[config.mk]
export PLATFORM = sky130hd
export DESIGN_NAME = btn_debouncer
export DESIGN_NICKNAME = d
export VERILOG_FILES = /design/src/rtl/btn_debouncer.sv
export SDC_FILE = /design/constraint.sdc
export NUM_CORES = 1
export LEC_CHECK = 0
export ABC_AREA = 1
export ABC_CLOCK_PERIOD_IN_PS = 3620
export BUFFER_PORTS_ARGS = -buffer_cell sky130_fd_sc_hd__buf_2
export CORE_MARGIN = 4
export CORE_UTILIZATION = 49
export DETAILED_ROUTE_END_ITERATION = 8
export MAX_ROUTING_LAYER = met4
export PLACE_DENSITY = 0.68
export SETUP_SLACK_MARGIN = 0.5
export SYNTH_ARGS = -nofsm -noshare
export SYNTH_HDL_FRONTEND = slang
export SYNTH_SLANG_ARGS = --single-unit
[constraint.sdc]
create_clock -name clk100_i -period 3.62 [get_ports clk100_i]
set_input_delay 0.181 -clock clk100_i [delete_from_list [all_inputs] [get_ports clk100_i]]
set_output_delay 0.181 -clock clk100_i [all_outputs]
set_load 0.005 [all_outputs]
[src/rtl/btn_debouncer.sv]
// Push-button conditioner: two-flop synchronizer, press/release debounce and
// hold-to-auto-repeat, with registered level and one-cycle strobes.
module btn_debouncer #(
  parameter int unsigned DEBOUNCE_CYCLES = 1000000,
  parameter int unsigned HOLD_CYCLES     = 50000000,
  parameter int unsigned REPEAT_CYCLES   = 10000000
) (
  input  logic clk100_i,
  input  logic rst_i,
  input  logic btn_i,
  output logic btn_level_o,
  output logic btn_was_pressed_o,
  output logic btn_released_o,
  output logic repeat_active_o
);

  localparam int unsigned TM_MAX = (HOLD_CYCLES > REPEAT_CYCLES) ? HOLD_CYCLES : REPEAT_CYCLES;
  localparam int unsigned DB_W   = $clog2(DEBOUNCE_CYCLES);
  localparam int unsigned TM_W   = $clog2(TM_MAX);

  localparam logic [DB_W-1:0] DB_LAST   = DB_W'(DEBOUNCE_CYCLES - 1);
  localparam logic [TM_W-1:0] HOLD_LAST = TM_W'(HOLD_CYCLES - 1);
  localparam logic [TM_W-1:0] REP_LAST  = TM_W'(REPEAT_CYCLES - 1);

  typedef enum logic [2:0] {
    IDLE       = 3'd0,
    PRESS_DB   = 3'd1,
    HELD       = 3'd2,
    REPEAT     = 3'd3,
    RELEASE_DB = 3'd4
  } state_t;

  state_t            state_q, state_d;
  logic              sync1_q, btn_s_q;
  logic [DB_W-1:0]   db_cnt_q, db_cnt_d;
  logic [TM_W-1:0]   tm_cnt_q, tm_cnt_d;
  logic              level_q, level_d;
  logic              pressed_q, pressed_d;
  logic              released_q, released_d;
  logic              repeat_q, repeat_d;

  // Counters only advance while below their terminal value, so they can never wrap.
  always_comb begin
    state_d    = state_q;
    db_cnt_d   = db_cnt_q;
    tm_cnt_d   = tm_cnt_q;
    pressed_d  = 1'b0;
    released_d = 1'b0;
    case (state_q)
      IDLE: begin
        if (btn_s_q) begin
          state_d  = PRESS_DB;
          db_cnt_d = '0;
        end
      end
      PRESS_DB: begin
        if (!btn_s_q) begin
          state_d = IDLE;
        end else if (db_cnt_q >= DB_LAST) begin
          state_d   = HELD;
          tm_cnt_d  = '0;
          pressed_d = 1'b1;
        end else begin
          db_cnt_d = db_cnt_q + 1'b1;
        end
      end
      HELD: begin
        if (!btn_s_q) begin
          state_d  = RELEASE_DB;
          db_cnt_d = '0;
        end else if (tm_cnt_q >= HOLD_LAST) begin
          state_d   = REPEAT;
          tm_cnt_d  = '0;
          pressed_d = 1'b1;
        end else begin
          tm_cnt_d = tm_cnt_q + 1'b1;
        end
      end
      REPEAT: begin
        if (!btn_s_q) begin
          state_d  = RELEASE_DB;
          db_cnt_d = '0;
        end else if (tm_cnt_q >= REP_LAST) begin
          tm_cnt_d  = '0;
          pressed_d = 1'b1;
        end else begin
          tm_cnt_d = tm_cnt_q + 1'b1;
        end
      end
      RELEASE_DB: begin
        if (btn_s_q) begin
          // A release glitch returns to HELD and restarts the hold timer.
          state_d  = HELD;
          tm_cnt_d = '0;
        end else if (db_cnt_q >= DB_LAST) begin
          state_d    = IDLE;
          released_d = 1'b1;
        end else begin
          db_cnt_d = db_cnt_q + 1'b1;
        end
      end
      default: state_d = IDLE;
    endcase
    level_d  = (state_d == HELD) || (state_d == REPEAT) || (state_d == RELEASE_DB);
    repeat_d = (state_d == REPEAT);
  end

  always_ff @(posedge clk100_i) begin
    if (rst_i) begin
      sync1_q    <= 1'b0;
      btn_s_q    <= 1'b0;
      state_q    <= IDLE;
      db_cnt_q   <= '0;
      tm_cnt_q   <= '0;
      level_q    <= 1'b0;
      pressed_q  <= 1'b0;
      released_q <= 1'b0;
      repeat_q   <= 1'b0;
    end else begin
      sync1_q    <= btn_i;
      btn_s_q    <= sync1_q;
      state_q    <= state_d;
      db_cnt_q   <= db_cnt_d;
      tm_cnt_q   <= tm_cnt_d;
      level_q    <= level_d;
      pressed_q  <= pressed_d;
      released_q <= released_d;
      repeat_q   <= repeat_d;
    end
  end

  assign btn_level_o       = level_q;
  assign btn_was_pressed_o = pressed_q;
  assign btn_released_o    = released_q;
  assign repeat_active_o   = repeat_q;

endmodule

### Yosys cells after proc, flatten, opt, wreduce, memory -nomap -nowiden

Index checks and enable logic that the tools add are counted.

* flip-flop bits (word level): 55
* latch bits: 0
* bits in read-only memories: 0
* memories kept: 0
* memory bits (writable): 0
* word-level logic and storage cells: 69

* multipliers: 0
* eq/ne operators: 15
* multiplexer cells: 30
* reductions and logical operators: 9
* bitwise gates (word level): 1
* order comparisons: 3
* div/mod/pow operators: 0
* shift operators: 0
* add/subtract/negate cells: 2

Operator list (number)
* $mux 26: 7
* $pmux 26 s4: 1
* $mux 20: 5
* $pmux 20 s4: 1
* $add 26x1->26 const B: 1
* $ge 26x24->1 const B: 1
* $ge 26x26->1 const B: 1
* $mux 3: 8
* $add 20x1->20 const B: 1
* $ge 20x20->1 const B: 1
* $ne 2x2->1 const B: 8
* $pmux 3 s5: 1
* $eq 3x2->1 const B: 4
* $reduce_bool 4->1: 2
* $eq 3x3->1 const B: 2
* $mux 1: 6
* $reduce_and 6->1: 1
* $reduce_and 5->1: 1
* $eq 3x1->1 const B: 1
* $logic_not 3->1: 1
* $pmux 1 s3: 1
* $reduce_or 3->1: 1
* $logic_or 1x1->1: 2
* $reduce_or 2->1: 1
* $not 1->1: 1

### Longest topological paths before layout

* word-level depth: 7
* mapped depth: 14
* depth with buffers taken out: 13

### Least setup slack after synthesis

OpenSTA, ideal clock, no wires.

* kind: reg2reg
* start point: reg db_cnt_q[0]
* end point: reg tm_cnt_q[12]
* arrival time: 1485 ps
* stages on the path, launching flop included: 11
* buffers on the path: 1
* clock period less this slack: 1601 ps
* slack: 2019 ps
* data required time: 3504 ps
* cells stage by stage: dfxtp_1 ha_1 nand2_1 nand3_1 nand2_1 nand3_2 nand3_4 clkinv_2 buf_4 o21ai_0 nor2_1

* word-level cells in the longest chain between the ends: 3

Ends and longest elaborated chain
* from (decl): RTL line 35 `logic [DB_W-1:0] db_cnt_q, db_cnt_d;`
* from (signal assigned): RTL line 123 `db_cnt_q <= db_cnt_d;`
* $ge 20x20->1: RTL line 59 `end else if (db_cnt_q >= DB_LAST) begin`
* $ne 2x2->1 (no line)
* $reduce_and 6->1 (no line)
* to (signal assigned): RTL line 124 `tm_cnt_q <= tm_cnt_d;`
* to (decl): RTL line 36 `logic [TM_W-1:0] tm_cnt_q, tm_cnt_d;`

Every way passes these cells.
A chain may end at the register's enable or synchronous reset.

### Final worst setup path

* start point: reg db_cnt_q[0]
* end point: reg tm_cnt_q[16]

The elaborated chain is that of the path after synthesis.

==> impl_metrics.yaml <==
critical_path:
  cp_max_fo: 32
  r2r_setup_slack_ps: 1400
  rr_endpoint: "tm_cnt_q[16]$_SDFFE_PP0P_"
  reg2reg_depth: 10
  critPathCaptureType: "register"
  regToRegStartpoint: "db_cnt_q[0]$_SDFFE_PP0P_"
  start_kind: "register"
  critPathKind: "reg -> reg"
  worstPathRequired_ps: 3860
  cp.arrival_ps: 2460
placement:
  hpwl_mm: 6.61
  port_buffers: 6
  gp_congestion: 0.943
sta:
  fin_setup_tns_ps: 0
  fin_worst_skew_ps: 15.7
  setup_viol: 0
  fmax_mhz: 450
  hold_viol_final: 0
  slew_headroom: 0.569
  tightest_slew_ps: 646
  rsz0062_at_grt: "false"
  fin_crit_ps: 2220
  finalCritPeriodShare: 0.614
  drv_slew: 0
power:
  finalPower_w: 0.00103
  ir_drop_v: 0.000126
  p_per_area_nw_per_um2: 278
  leakage_nw: 1.40
clocking:
  cts_buffer_depth: 2
  cts_max_level: 2
  ctsResizeCount: 0
  cts_hold_buf: 0
  clkTransAtPathRegs_ps: 110
  numCtsBuffers: 5
  clk_latency_ps: 320
  post_cts_buffers: 0
  cts_sinks: 55
  cts_tree: "done"
  cts_root_buf: "clkbuf_8"
floorplanning:
  rows: 30
  io_pins: 7
  dieArea_sq_um: 8620
  coreArea_sq_um: 6910
  die_w_microns: 92.9
  fp.dieH_microns: 92.9
  start_util: 0.511
drt:
  wl_per_cell_microns: 12.9
  via_per_inst: 5.27
  ant_nets: 0
  dr.pass1.iters: 5
  vias: 3623
  drt_wl_total_mm: 8.86
  dr.first_iter.drc_count: 153
  drc: 0
grt:
  grt_use_total: 0.222
  grt_pass1_wl_mm: 15.2
  gr-total-overflow: 0
  grt_max_degree: 33
  grt_pass1_vias: 3284
  grt_antenna_before_repair: 0
synthesis:
  ys_ff_latch: 55
  synth_area_per_cell_sq_um: 5.97
  async_flop_share: 0
  synth.distinct_cells: 32
  synth_edf_count: 0
  ys.warnings.count: 0
  ys_seq_area_frac: 0.312
  netlist_area_sq_um: 3530
  synth_fp_nets: 596
  syn_inst: 591
  ys.flop_type: "dfxtp_1"
final_layout:
  fin_nets: 596
  syn_to_final_growth_pct: 4.54
  drive_gt1_frac: 0.0507
  n_antenna_cell: 0
run_status:
  run_status: "finished clean"
worst_hold_path:
  whs_endpoint: "sync1_q$_SDFF_PP0_"
  min_path_cells: 3
  hp-class: "in -> reg"
  min-delay-start: "btn_i"
job:
  drv_cap: 0
## cells in the final DEF, fill, tap and decap left out, drive strengths merged
cell type	n
and2	1
xnor2	3
nand3	49
ha	2
a31oi	3
clkinvlp	1
nand2	177
nor4	3
a21oi	39
nor3	12
inv	66
clkinv	3
clkbuf	6
nand4	21
buf	6
o21ai	20
dfxtp	55
xor2	11
nor2	111
a21o	1
o21bai	2
## flip-flops by register name, summed over array words and instances, names as in the netlist
name               flops
repeat_active_o        1
btn_s_q                1
btn_level_o            1
state_q                3
tm_cnt_q              26
btn_was_pressed_o      1
sync1_q                1
db_cnt_q              20
btn_released_o         1
## worst max path at each step
stage	start	endpoint	slack, ps
floorplan	db_cnt_q[0]$_SDFFE_PP0P_	tm_cnt_q[12]$_SDFFE_PP0P_	2020
global placement	db_cnt_q[0]$_SDFFE_PP0P_	tm_cnt_q[16]$_SDFFE_PP0P_	1420
detailed placement	db_cnt_q[0]$_SDFFE_PP0P_	tm_cnt_q[16]$_SDFFE_PP0P_	1450
CTS	db_cnt_q[0]$_SDFFE_PP0P_	tm_cnt_q[16]$_SDFFE_PP0P_	1420
global route	tm_cnt_q[3]$_SDFFE_PP0P_	tm_cnt_q[21]$_SDFFE_PP0P_	1140
finish	db_cnt_q[0]$_SDFFE_PP0P_	tm_cnt_q[16]$_SDFFE_PP0P_	1400
## critical path, cell delays in order (launching register included)
cell and delay, ps:
dfxtp_1 370, ha_1 280, nand2_1 110, nand3_1 80
nand2_1 120, nand3_2 140, nand3_4 320, clkinv_2 320
nand2_1 130, nand3_1 80, nor2_1 150
## synth_stat cells, drive strengths merged, types with 4 or more instances
master,number,share of area
nand3,49,0.074
dfxtp,55,0.31
clkbuf,4,0.0043
o21ai,20,0.029
nor2,111,0.12
xor2,11,0.027
buf,9,0.021
nand2,177,0.19
inv,66,0.070
a21oi,39,0.055
nor3,12,0.018
nand4,21,0.037
## where the power goes
| group | switching (W) | internal [W] | total (W) |
|---|---|---|---|
| Combinational | 0.0000371 | 0.00000875 | 0.0000458 |
| Sequential | 0.00000392 | 0.000608 | 0.000612 |
| Clock | 0.000211 | 0.000157 | 0.000368 |
## final cells by class
cell class	instances	area [sq um]
fill	779	3220
multi-input combinational	455	2080
sequential	55	1100
inverter	68	258
tap	96	120
clock buffer	6	82.6
timing repair buffer	6	30.0
clock inverter	2	16.3
## per-layer routing
metal | vias up | wire length [microns] | track usage
met5 | - | 0 | -
met4 | 0 | 165 | 0.0696
met3 | 16 | 339 | 0.0268
met2 | 73 | 4160 | 0.362
met1 | 1638 | 4200 | 0.287
li1 | 1896 | - | -
## kinds of logic (layout without fill, tap and decap cells)
kind of cell,Yosys count,in the layout,synth area share
AO/OA/AOI/OAI,65,65,0.0965
XOR/XNOR,14,14,0.0348
adder cells (fa/ha/maj),2,2,0.00709
buffers and inverters,81,82,0.0982
flip-flops,55,55,0.312
AND/OR/NAND/NOR,374,374,0.451
## metrics by stage
step                      setup WS [ps]  instance area, sq um   util  hold WS (ps)  std cells
after floorplan                    2020                  3530      -           288        591
after detailed placement           1450                  3590  0.520           397        680
after global placement             1420                  3590  0.520           394        680
final                              1400                  3690  0.534          72.8        688
after global routing               1140                  3690  0.534          74.3        688
after CTS                          1420                  3690  0.534          63.7        688
Power figures use the tool's default switching activity.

----------

Your goal: Given the data above, which lines hold the string "instances"? Return them.

Reply:
## flip-flops by register name, summed over array words and instances, names as in the netlist
## synth_stat cells, drive strengths merged, types with 4 or more instances
cell class	instances	area [sq um]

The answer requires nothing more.